++++ Working data ++++
This is an optimization exercise on Yosys and OpenROAD, whose aim is small area, not a production implementation.
At most, simulation tests tie the RTL to the original design; equivalence was not proved.
No activity file was given, so power comes from the tool's default toggle rates.

## main
module main(clk, buttons, init_cells, leds, rgb, cols, rows);
input wire clk;
input wire [1:0] buttons;
input wire [63:0] init_cells;
output logic [1:0] leds;
output logic [2:0] rgb;
output logic [7:0] cols;
output logic [7:0] rows;
logic [63:0] cells;
logic [7:0] game_lo;       
logic game_hi;             
logic [2:0] display_counter;
logic [2:0] x;
logic [2:0] todo;          
logic [7:0] first_old;     
logic [7:0] prev_old;      
logic rst, load, step, adv;
always_comb begin
  rst = buttons[0];
  load = buttons[0] | buttons[1];
  step = game_hi;
  adv = display_counter[2];
end
always_comb begin
  leds[0] = buttons[0] ^ buttons[1];
  leds[1] = buttons[0] & buttons[1];
  rgb[0] = ~( buttons[0] & ~buttons[1]);
  rgb[1] = ~(~buttons[0] &  buttons[1]);
  rgb[2] = ~( buttons[0] &  buttons[1]);
end
logic [2:0] t;
logic [7:0] dt;
logic [7:0] w0, w1, w2;
integer j;
always_comb begin
  t = x + {2'd0, adv};
  dt = 8'd1 << t;
  w0 = 8'd0; w1 = 8'd0; w2 = 8'd0;
  for (j = 0; j < 8; j = j + 1) begin
    w0 = w0 | ({8{dt[(j+1)%8]}} & cells[8*j +: 8]);
    w1 = w1 | ({8{dt[j]}} & cells[8*j +: 8]);
    w2 = w2 | ({8{dt[(j+7)%8]}} & cells[8*j +: 8]);
  end
  rows = ~(adv ? w0 : w1);
  cols = 8'd1 << x;
end
logic [7:0] above, below, center, next_row;
logic [7:0] u0, u1;      
logic [9:0] v0, v1;      
logic l0, lc, hs, hc;
integer k;
always_comb begin
  center = w1;
  if (dt[0]) above = 8'd0;
  else if (step) above = w0;
  else above = prev_old;
  if (dt[7]) below = 8'd0;
  else if (!step && (todo == 3'd1)) below = first_old;
  else below = w2;
  v0[0] = 1'b0; v1[0] = 1'b0; v0[9] = 1'b0; v1[9] = 1'b0;
  for (k = 0; k < 8; k = k + 1) begin
    {u1[k], u0[k]} = {1'b0, above[k]} + {1'b0, below[k]};
    {v1[k+1], v0[k+1]} = {1'b0, above[k]} + {1'b0, center[k]} + {1'b0, below[k]};
  end
  for (k = 0; k < 8; k = k + 1) begin
    {lc, l0} = {1'b0, v0[k]} + {1'b0, v0[k+2]} + {1'b0, u0[k]};
    {hc, hs} = {1'b0, v1[k]} + {1'b0, v1[k+2]} + {1'b0, u1[k]};
    next_row[k] = ~hc & (hs ^ lc) & (l0 | center[k]);
  end
end
logic [7:0] game_lo_next;
logic game_lo_last;
always_comb begin
  game_lo_next = {game_lo[6:0], game_lo[7] ^ game_lo[5] ^ game_lo[4] ^ game_lo[3] ^ (game_lo[6:0] == 7'd0)};
  game_lo_last = (game_lo == 8'h80);
end
logic upd;
logic [7:0] we, hold;
always_comb begin
  upd = ~load & (step | (adv & (todo != 3'd0)));
  we = dt & {8{upd}};
  hold = ~we & {8{~load}};
  ...
==> flow/config.mk <==
export PLATFORM = sky130hd
export DESIGN_NAME = main
export DESIGN_NICKNAME = main
export VERILOG_FILES = /design/flow/design.v
export SDC_FILE = /design/flow/constraint.sdc
export NUM_CORES = 4
export LEC_CHECK = 0
export CAP_MARGIN = 5
export CORE_MARGIN = 2
export CORE_UTILIZATION = 40
export CTS_BUF_LIST = sky130_fd_sc_hd__clkbuf_8
export GPL_TIMING_DRIVEN = 0
export PLACE_DENSITY = 0.6
export SLEW_MARGIN = 5
==> flow/constraint.sdc <==
create_clock -name core_clock -period 7.0 [get_ports {clk}]
set_input_delay 1.4000 -clock core_clock [delete_from_list [all_inputs] [get_ports {clk}]]
set_output_delay 1.4000 -clock core_clock [all_outputs]
set_load 0.01 [all_outputs]
standard.sh (not shown) runs the stock make flow with config.mk's settings and CLKGATE_MAP_FILE= SYNTH_SCRIPT=/design/flow/synth_recipe.tcl, a recipe that flattens the netlist after the stock synthesis.
==> flow/flow/run.sh <==
#!/bin/bash
# Layout flow: the standard flow (standard.sh), with two changes:
#  - synthesis maps the logic with the area-oriented ABC script in
#    flow/abc_area.script instead of ORFS's speed script (the registers are
#    mapped before ABC runs, so they are the standard synthesis's);
#  - the port buffers are sky130_fd_sc_hd__buf_1 cells.
# Each step's full output goes to a log file in the work folder.
set -euo pipefail
W=$PWD
cat > "$W/area_synth.tcl" <<EOF
proc abc {args} {
  set i [lsearch -exact \$args -script]
  if {\$i >= 0} { set args [lreplace \$args \$i [expr {\$i + 1}] -script $W/flow/abc_area.script] }
  yosys abc {*}\$args
}
source $W/synth_recipe.tcl
EOF
sed "s#SYNTH_SCRIPT=[^ ]*#SYNTH_SCRIPT=$W/area_synth.tcl#" standard.sh > area_standard.sh
grep -q "SYNTH_SCRIPT=$W/area_synth.tcl" area_standard.sh
export BUFFER_PORTS_ARGS="-buffer_cell sky130_fd_sc_hd__buf_1"
bash area_standard.sh synth > "$W/synth.log" 2>&1
bash area_standard.sh > "$W/layout.log" 2>&1
test -f out/final.def
==> flow/flow/abc_area.script <==
strash
dch
map -a
strash
dch
map -a
topo
stime -c
The starting point finished clean.
==> next run, changes <==
--- a/flow/config.mk
+++ b/flow/config.mk
@@ -6,9 +6,8 @@
 export NUM_CORES = 4
 export LEC_CHECK = 0
-export CAP_MARGIN = 5
+export CAP_MARGIN = 20
 export CORE_MARGIN = 2
 export CORE_UTILIZATION = 40
 export CTS_BUF_LIST = sky130_fd_sc_hd__clkbuf_8
-export GPL_TIMING_DRIVEN = 0
 export PLACE_DENSITY = 0.6
-export SLEW_MARGIN = 5
+export SLEW_MARGIN = 20
Die area stays the same; via count went up by about 1.7%; worst setup slack improves by 0.75 ns; maximum frequency grows by about 13%; critical path depth drops by 10; clock skew stays flat; combinational power rose by 6.1%; worst hold slack hardly moves; sequential share of layout area drops by 0.72 points.
==> next run, changes <==
--- a/flow/flow/run.sh
+++ b/flow/flow/run.sh
@@ -4,4 +4,5 @@
 #    flow/abc_area.script instead of ORFS's speed script (the registers are
 #    mapped before ABC runs, so they are the standard synthesis's);
+#  - synthesis leaves the adders to ABC (no full/half-adder cell extraction);
 #  - the port buffers are sky130_fd_sc_hd__buf_1 cells.
 # Each step's full output goes to a log file in the work folder.
@@ -18,4 +19,5 @@
 sed "s#SYNTH_SCRIPT=[^ ]*#SYNTH_SCRIPT=$W/area_synth.tcl#" standard.sh > area_standard.sh
 grep -q "SYNTH_SCRIPT=$W/area_synth.tcl" area_standard.sh
+export ADDER_MAP_FILE=
 export BUFFER_PORTS_ARGS="-buffer_cell sky130_fd_sc_hd__buf_1"
 bash area_standard.sh synth > "$W/synth.log" 2>&1
==> flow/flow/abc_area.script (replaced) <==
strash
dc2
dc2
dch -f
map -a
strash
dch -f
map -a
topo
--- a/flow/config.mk
+++ b/flow/config.mk
@@ -6,8 +6,9 @@
 export NUM_CORES = 4
 export LEC_CHECK = 0
-export CAP_MARGIN = 20
+export CAP_MARGIN = 5
 export CORE_MARGIN = 2
 export CORE_UTILIZATION = 40
 export CTS_BUF_LIST = sky130_fd_sc_hd__clkbuf_8
+export GPL_TIMING_DRIVEN = 0
 export PLACE_DENSITY = 0.6
-export SLEW_MARGIN = 20
+export SLEW_MARGIN = 5
=> The changed run went through all stages and came out clean. Die area goes down by 2.9%. Clock power goes down by 6.1%. Cell area goes down by 3.2%. Register-to-register slack degrades by 0.63 ns. Power goes down by 7.6%. Worst hold slack barely changes. Worst setup slack degrades by 0.61 ns.
==> next run, changes <==
--- a/flow/config.mk
+++ b/flow/config.mk
@@ -10,4 +10,6 @@
 export CORE_UTILIZATION = 40
 export CTS_BUF_LIST = sky130_fd_sc_hd__clkbuf_8
+export CTS_CLUSTER_DIAMETER = 300
+export CTS_CLUSTER_SIZE = 30
 export GPL_TIMING_DRIVEN = 0
 export PLACE_DENSITY = 0.6
After rerunning: Routed wire length stays the same; combinational power barely changes; via count is unchanged; die area stays the same.

Setup of rev 12:
Another version of the RTL of main (not shown whole).
Size in the first run: about 98 flip-flops, roughly 88 I/O pins, about 5800 sq um of cells after synthesis.
Settings: LEC_CHECK=0, CAP_MARGIN=20, CORE_MARGIN=2, CORE_UTILIZATION=60, CTS_BUF_LIST=sky130_fd_sc_hd__clkbuf_4 sky130_fd_sc_hd__clkbuf_8, CTS_CLUSTER_DIAMETER=40, CTS_CLUSTER_SIZE=10, PLACE_DENSITY=0.7, SLEW_MARGIN=20; clock period 7.0 ns.
==> flow/flow/run.sh <==
#!/bin/bash
# Layout flow: the standard flow (standard.sh), with two changes:
#  - synthesis maps the logic with the area-oriented ABC script in
#    flow/abc_area.script instead of ORFS's speed script (the registers are
#    mapped before ABC runs, so they are the standard synthesis's);
#  - the port buffers are sky130_fd_sc_hd__buf_1 cells.
# Each step's full output goes to a log file in the work folder.
set -euo pipefail
W=$PWD
cat > "$W/area_synth.tcl" <<EOF
proc abc {args} {
  set i [lsearch -exact \$args -script]
  if {\$i >= 0} { set args [lreplace \$args \$i [expr {\$i + 1}] -script $W/flow/abc_area.script] }
  yosys abc {*}\$args
}
source $W/synth_recipe.tcl
EOF
sed "s#SYNTH_SCRIPT=[^ ]*#SYNTH_SCRIPT=$W/area_synth.tcl#" standard.sh > area_standard.sh
grep -q "SYNTH_SCRIPT=$W/area_synth.tcl" area_standard.sh
export BUFFER_PORTS_ARGS="-buffer_cell sky130_fd_sc_hd__buf_1"
bash area_standard.sh synth > "$W/synth.log" 2>&1
bash area_standard.sh > "$W/layout.log" 2>&1
test -f out/final.def
==> flow/flow/abc_area.script <==
strash
dch
map -a
strash
dch
map -a
topo
stime -c
Rev 12 finished all stages; the layout is clean.
> inputs changed (rev 12 -> rev 13)
# rev 12
export LEC_CHECK = 0
export CAP_MARGIN = 20
export CORE_MARGIN = 2
export CORE_UTILIZATION = 60
export CTS_BUF_LIST = sky130_fd_sc_hd__clkbuf_4 sky130_fd_sc_hd__clkbuf_8
export CTS_CLUSTER_DIAMETER = 40
export CTS_CLUSTER_SIZE = 10
export PLACE_DENSITY = 0.7
export SLEW_MARGIN = 20
create_clock -name core_clock -period 7.0 [get_ports {clk}]
# rev 13
export LEC_CHECK = 0
export CAP_MARGIN = 20
export CORE_MARGIN = 2
export CORE_UTILIZATION = 40
export CTS_BUF_LIST = sky130_fd_sc_hd__clkbuf_8
export PLACE_DENSITY = 0.6
export SLEW_MARGIN = 20
create_clock -name core_clock -period 7.0 [get_ports {clk}]
--- outcome ---
Looking at the reports, rev 13 completed the entire flow and the layout it produced met the timing, DRC and antenna checks. Share of total power in combinational logic (lower): rev 12. In the metrics for rev 13 and rev 12, the one carrying the lower design area is rev 12. Rev 13: count of nets after finishing higher than rev 12. Side by side, clock network power turned out higher in rev 13 than in rev 12. Die area ended up 5000 sq um higher on rev 13 than on rev 12. Total power: rev 13 > rev 12. Comparing rev 13 with rev 12, the via count of the first global-routing pass came out essentially unchanged. Going from rev 12 to rev 13, clock network power share grows by 0.6 points. Looking at buffer share of cell area, rev 13 sits above rev 12. Between rev 12 and rev 13, the total power per unit cell area figures differ only marginally. Time the worst path needs with I/O delays and setup: rev 13 vs rev 12 down 240 ps.
No functional check of the RTL was part of any run of this note.

## violet
Another version of the RTL of main (not shown whole).
For scale: roughly 750 cells after synthesis.
// main
module main(clk, buttons, init_cells, leds, rgb, cols, rows);
input wire clk;
input wire [1:0] buttons;
input wire [63:0] init_cells;
output logic [1:0] leds;
output logic [2:0] rgb;
output logic [7:0] cols;
output logic [7:0] rows;
logic [63:0] cells;
logic [7:0] game_lo;       
logic game_hi;             
logic [2:0] display_counter;
logic [2:0] x;
logic [2:0] todo;          
logic [7:0] first_old;     
logic [7:0] prev_old;      
logic rst, load, step, adv;
always_comb begin
  rst = buttons[0];
  load = buttons[0] | buttons[1];
  step = game_hi;
  adv = display_counter[2];
end
always_comb begin
  leds[0] = buttons[0] ^ buttons[1];
  leds[1] = buttons[0] & buttons[1];
  rgb[0] = ~( buttons[0] & ~buttons[1]);
  rgb[1] = ~(~buttons[0] &  buttons[1]);
  rgb[2] = ~( buttons[0] &  buttons[1]);
end
logic [2:0] t;
logic [7:0] dt;
logic [7:0] w0, w1, w2;
integer j;
always_comb begin
  t = x + {2'd0, adv};
  dt = 8'd1 << t;
  w0 = 8'd0; w1 = 8'd0; w2 = 8'd0;
  for (j = 0; j < 8; j = j + 1) begin
    w0 = w0 | ({8{dt[(j+1)%8]}} & cells[8*j +: 8]);
    w1 = w1 | ({8{dt[j]}} & cells[8*j +: 8]);
    w2 = w2 | ({8{dt[(j+7)%8]}} & cells[8*j +: 8]);
  end
  rows = ~(adv ? w0 : w1);
  cols = 8'd1 << x;
end
logic [7:0] above, below, center, next_row;
logic [7:0] u0, u1;      
logic [9:0] v0, v1;      
logic l0, lc, hs, hc;
logic [3:0] tot, nb;
integer k;
always_comb begin
  center = w1;
  if (dt[0]) above = 8'd0;
  else if (step) above = w0;
  else above = prev_old;
  if (dt[7]) below = 8'd0;
  else if (!step && (todo == 3'd1)) below = first_old;
  else below = w2;
  v0[0] = 1'b0; v1[0] = 1'b0; v0[9] = 1'b0; v1[9] = 1'b0;
  for (k = 0; k < 8; k = k + 1) begin
    u0[k] = above[k] ^ below[k];
    u1[k] = above[k] & below[k];
    v0[k+1] = u0[k] ^ center[k];
    v1[k+1] = u1[k] | (u0[k] & center[k]);
  end
  ...
export LEC_CHECK = 0
export CAP_MARGIN = 5
export CORE_MARGIN = 2
export CORE_UTILIZATION = 40
export CTS_BUF_LIST = sky130_fd_sc_hd__clkbuf_8
export GPL_TIMING_DRIVEN = 0
export PLACE_DENSITY = 0.6
export SLEW_MARGIN = 5
create_clock -name core_clock -period 7.0 [get_ports {clk}]
==> flow/flow/run.sh <==
#!/bin/bash
# Layout flow: the standard flow (standard.sh), with two changes:
#  - synthesis maps the logic with the area-oriented ABC script in
#    flow/abc_area.script instead of ORFS's speed script (the registers are
#    mapped before ABC runs, so they are the standard synthesis's);
#  - synthesis leaves the adders to ABC (no full/half-adder cell extraction);
#  - the port buffers are sky130_fd_sc_hd__buf_1 cells.
# Each step's full output goes to a log file in the work folder.
set -euo pipefail
W=$PWD
cat > "$W/area_synth.tcl" <<EOF
proc abc {args} {
  set i [lsearch -exact \$args -script]
  if {\$i >= 0} { set args [lreplace \$args \$i [expr {\$i + 1}] -script $W/flow/abc_area.script] }
  yosys abc {*}\$args
}
source $W/synth_recipe.tcl
EOF
sed "s#SYNTH_SCRIPT=[^ ]*#SYNTH_SCRIPT=$W/area_synth.tcl#" standard.sh > area_standard.sh
grep -q "SYNTH_SCRIPT=$W/area_synth.tcl" area_standard.sh
export ADDER_MAP_FILE=
export CTS_ARGS="-sink_clustering_enable -repair_clock_nets -dont_use_dummy_load -buf_list sky130_fd_sc_hd__clkbuf_8"
export BUFFER_PORTS_ARGS="-buffer_cell sky130_fd_sc_hd__buf_1"
bash area_standard.sh synth > "$W/synth.log" 2>&1
bash area_standard.sh > "$W/layout.log" 2>&1
test -f out/final.def
==> flow/flow/abc_area.script <==
strash
dc2
dc2
dch -f
map -a
strash
dch -f
map -a
topo
The flow did not stop early for violet: all stages ran, and the layout cleared the timing, DRC and antenna checks.
Changes in juniper relative to violet:
diff --git a/flow/flow/run.sh b/flow/flow/run.sh
--- a/flow/flow/run.sh
+++ b/flow/flow/run.sh
@@ -1,3 +1,3 @@
 #!/bin/bash
-# Layout flow: the standard flow (standard.sh), with two changes:
+# Layout flow: the standard flow (standard.sh), with these changes:
 #  - synthesis maps the logic with the area-oriented ABC script in
@@ -6,3 +6,4 @@
 #  - synthesis leaves the adders to ABC (no full/half-adder cell extraction);
-#  - the port buffers are sky130_fd_sc_hd__buf_1 cells.
+#  - the port buffers are sky130_fd_sc_hd__buf_1 cells;
+#  - clock tree synthesis adds no dummy loads.
 # Each step's full output goes to a log file in the work folder.
Results
juniper -> violet: post-route cell area flat. Comparing juniper with violet, the global-route wire length before repair came out essentially unchanged. Taking violet as the reference, in juniper power density over the cells now sits at about the same level, core area ~0 delta. Reported for juniper and violet, count of distinct cell types in the synthesized netlist turned out identical to the last digit.

[separate check: timing with driven ports]
The results above use ideal ports. As a check the final layouts listed here were re-extracted and re-timed, cells and wires unchanged.
Step 1, drivers: a clkbuf_16 drives clk and a buf_2 each remaining input, both assumed.
Step 2, shift: input delay + t, output delay - t, t = (earliest + latest rising clock arrival at the registers) / 2. This alone moves slack from input paths to output paths.
Slacks: ideal / step 1 / step 2; pairs: ideal / step 1.
run | t, ns | slack for setup (ns) | worst slew at a driven data input, ns
the first run of note 1 | 0.430 | 0.604 / 0.604 / 0.604 | 0.04
the second run of note 1 | 0.433 | 1.358 / 1.321 / 1.384 | 0.03
the third run of note 1 | 0.418 | 0.751 / 0.751 / 0.751 | 0.04
the fourth run of note 1 | 0.418 | 0.751 / 0.751 / 0.751 | 0.04
rev 12 | 0.420 | 0.958 / 0.922 / 0.962 | 0.04
rev 13 | 0.421 | 1.197 / 1.162 / 1.383 | 0.05
violet | 0.403 | 0.662 / 0.662 / 0.662 | 0.04
juniper | 0.403 | 0.662 / 0.662 / 0.662 | 0.04
After both steps setup and hold are still met in every run listed.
++++
§ Try it: Select every line above that contains the word "both", and copy it.

§ Response to this task:
Step 1, drivers: a clkbuf_16 drives clk and a buf_2 each remaining input, both assumed.
After both steps setup and hold are still met in every run listed.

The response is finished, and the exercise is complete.